在开篇前想先说明一下,SD3.5-Large的图像质量和美学表现不如Flux1.0-dev,无论是从审美角度、构图合理性还是色彩运用上都显得一般。但,这次SD3.5-Large的亮点在于它是完全开源的,几乎可以无条件用于商业化(尤其是最近许可证改了之后)。最关键的是,它没有经过蒸馏处理,这意味着开源社区有机会进一步提升它的上限,而且像Controlnet这种模型也能很好地支持它,就像之前的开源SDXL一样,一句话总结:可扩展性非常强。
2024年10月22日,StabilityAI发布了最新的Stable Diffusion 3.5系列模型(简称SD3.5),其中包括SD3.5-Large、SD3.5-Large Turbo两款型号,而SD3.5 Medium预计在10月29日发布。虽然在上次发布SD3时,许可协议的变动引发了开源社区的强烈抵制,最终他们还是将许可协议改回了原来的形式,但目前还不清楚这样的举措是否能重新赢得开源社区的支持。

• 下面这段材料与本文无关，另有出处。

--- src/rtl/issue_scoreboard.sv ---
// ============================================================================
// Module   : issue_scoreboard
// Brief    : In-order issue control with a register scoreboard, MDU occupancy
//            counter and branch hold.
// Revision : 1.0
// ============================================================================
`default_nettype none

module issue_scoreboard #(
    parameter int unsigned MDU_LATENCY = 4
) (
    input  logic        clk,
    input  logic        rst,
    input  logic        id_valid,
    input  logic        rs1_use,
    input  logic        rs2_use,
    input  logic        rd_use,
    input  logic [4:0]  rs1_addr,
    input  logic [4:0]  rs2_addr,
    input  logic [4:0]  rd_addr,
    input  logic        mdu_op,
    input  logic        is_branch,
    input  logic        ex_ready,
    input  logic        wb_valid,
    input  logic [4:0]  wb_addr,
    input  logic        br_resolve,
    input  logic        br_taken,
    output logic        id_ready,
    output logic        issue_valid,
    output logic        flush,
    output logic        stall_hazard,
    output logic [31:0] busy_mask
);

    localparam logic [3:0] C_MDU_LAT = 4'(MDU_LATENCY);

    typedef enum logic [0:0] {
        ST_RUN     = 1'b0,
        ST_WAIT_BR = 1'b1
    } state_t;

    state_t      state_q, state_d;
    logic [31:0] busy_q, busy_d;
    logic [3:0]  mdu_cnt_q, mdu_cnt_d;

    logic [31:0] w_clr_mask;
    logic [31:0] w_set_mask;
    logic [31:0] w_busy_eff;
    logic        w_hazard;
    logic        w_mdu_block;
    logic        w_issue;

    always_comb begin
        // A register retiring this cycle is already treated as free.
        w_clr_mask  = wb_valid ? (32'd1 << wb_addr) : 32'd0;
        w_busy_eff  = busy_q & ~w_clr_mask;
        w_hazard    = (rs1_use & w_busy_eff[rs1_addr])
                    | (rs2_use & w_busy_eff[rs2_addr])
                    | (rd_use  & w_busy_eff[rd_addr]);
        w_mdu_block = mdu_op & (mdu_cnt_q != 4'd0);
        w_issue     = (state_q == ST_RUN) & id_valid & ex_ready
                    & ~w_hazard & ~w_mdu_block;
        w_set_mask  = (w_issue & rd_use & (rd_addr != 5'd0))
                    ? (32'd1 << rd_addr) : 32'd0;

        busy_d      = (w_busy_eff | w_set_mask) & 32'hFFFF_FFFE;

        mdu_cnt_d   = mdu_cnt_q;
        if (w_issue && mdu_op) begin
            mdu_cnt_d = C_MDU_LAT;
        end else if (mdu_cnt_q != 4'd0) begin
            mdu_cnt_d = mdu_cnt_q - 4'd1;
        end

        state_d     = state_q;
        flush       = 1'b0;
        case (state_q)
            ST_RUN: begin
                if (w_issue && is_branch) begin
                    state_d = ST_WAIT_BR;
                end
            end
            ST_WAIT_BR: begin
                if (br_resolve) begin
                    flush   = br_taken;
                    state_d = ST_RUN;
                end
            end
            default: state_d = ST_RUN;
        endcase

        issue_valid  = w_issue;
        id_ready     = w_issue;
        stall_hazard = id_valid & (state_q == ST_RUN) & (w_hazard | w_mdu_block);
        busy_mask    = busy_q;
    end

    always_ff @(posedge clk) begin
        if (rst) begin
            state_q   <= ST_RUN;
            busy_q    <= 32'd0;
            mdu_cnt_q <= 4'd0;
        end else begin
            state_q   <= state_d;
            busy_q    <= busy_d;
            mdu_cnt_q <= mdu_cnt_d;
        end
    end

endmodule

`default_nettype wire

Stable Diffusion 3.5 – Large
这次开源的SD3.5整体架构继承以往的SD3架构,没有任何变动。
模型尺寸:8B(80亿参数)
模型类型:MMDiT 文本到图像生成模型
模型描述:一个可以根据文本提示生成图像的模型。它是一个多模态扩散变换器(MMDiT) 架构的模型,使用三个固定的、预训练的文本编码器(OpenCLIP-ViT/G、CLIP-ViT/L和T5-xxl)
应用支持:ComfyUI
显存支持:24G+
第三方支持:shakker.ai、civitai
目前能在国内的魔搭社区下载:
- 单独下载sd3.5-Large或Trubo模型;
- 再下载编码器,显存大的小伙伴可以把这4个编码器都下载了。
Tips:小于16G显存的小伙伴用t5xxl_fp8+SD3.5large-turbo就可以顺利跑起来,速度飞快。
ComfyUI启动
前置准备:
- N卡16G显存套餐:SD3.5-Large-Turbo模型+t5xxl_fp8编码器
- N卡24G显存套餐:SD3.5-Large模型+t5xxl_fp8编码器模型
- SD3.5模型下载完成之后请放到ComfyUI/models/checkpoints/ 目录中;
- CLIP和T5XXL编码器模型下载完成之后请放到ComfyUI/models/CLIP/目录中。
- ComfyUI更新到最新版本。
SD3.5-Large工作流示例
第一步,下载这张图;
第二步,加载图片,ComfyUI自动载入工作流。
第三步,选择SD3.5-Large模型,选择CLIP编码器,输入提示词,调整K采样;
😼K采样器推荐设置:迭代步数:26-30步,CFG:3.6-4.0,采样器:DPM++2M,调度器:SGM
TIps:提示词对出图质量的影响挺大,得益于强大的CLIP编码器,可以随意输入各种自然语言的句子,描述得越详细,生成的图像质量就会越高,同样还支持各种语法和权重比例。
SD3.5-Large-Turbo工作流示例
下载这张图,具体不演示了,和large差不多。
😺K采样器推荐设置:迭代步数:4-8步,CFG:1-1.2,采样器:DPM++2M或DDiM,调度器:SGM
TIps:不需要再输入负面提示词了。
SD3.5-Large示例图:
It is a digital painting depicting a stately, winged female figure standing in a peaceful and mysterious forest. The woman had pale complexion, long flowing hair
and a blonde headband. She wore a revealing outfit that included a gold strapless top with intricate designs, a red skirt that draped over her legs, and thigh-high boots. Her dress was decorated with gold accessories, including bracelets and a belt. She holds a large, feathered scepter in her left hand and a bird in her right, suggesting her connection to nature and its elements. The background is a bright sky, soft pastel hues of blue, white and pink, and a golden glow cast by a brilliant sun. In the foreground, there are ripples and reflections of a small pond surrounded by tall, leafy plants and trees. The water surface is calm and some leaves float on it, adding to the atmosphere of peace. Women's wings are large and detailed, with a mixture of white, brown, and black plumage, giving an intimidating and ethereal appearance. The overall style is highly detailed and realistic, with themes of fantasy and mythology, combining elements of nature, magic and mythology.
SD3.5-Large-Trubo示例图:
~*~aesthetic~*~ #vaporwave neon 3D render, a fancy car in a clubhouse garage, neon sign on the wall reads "Drive On".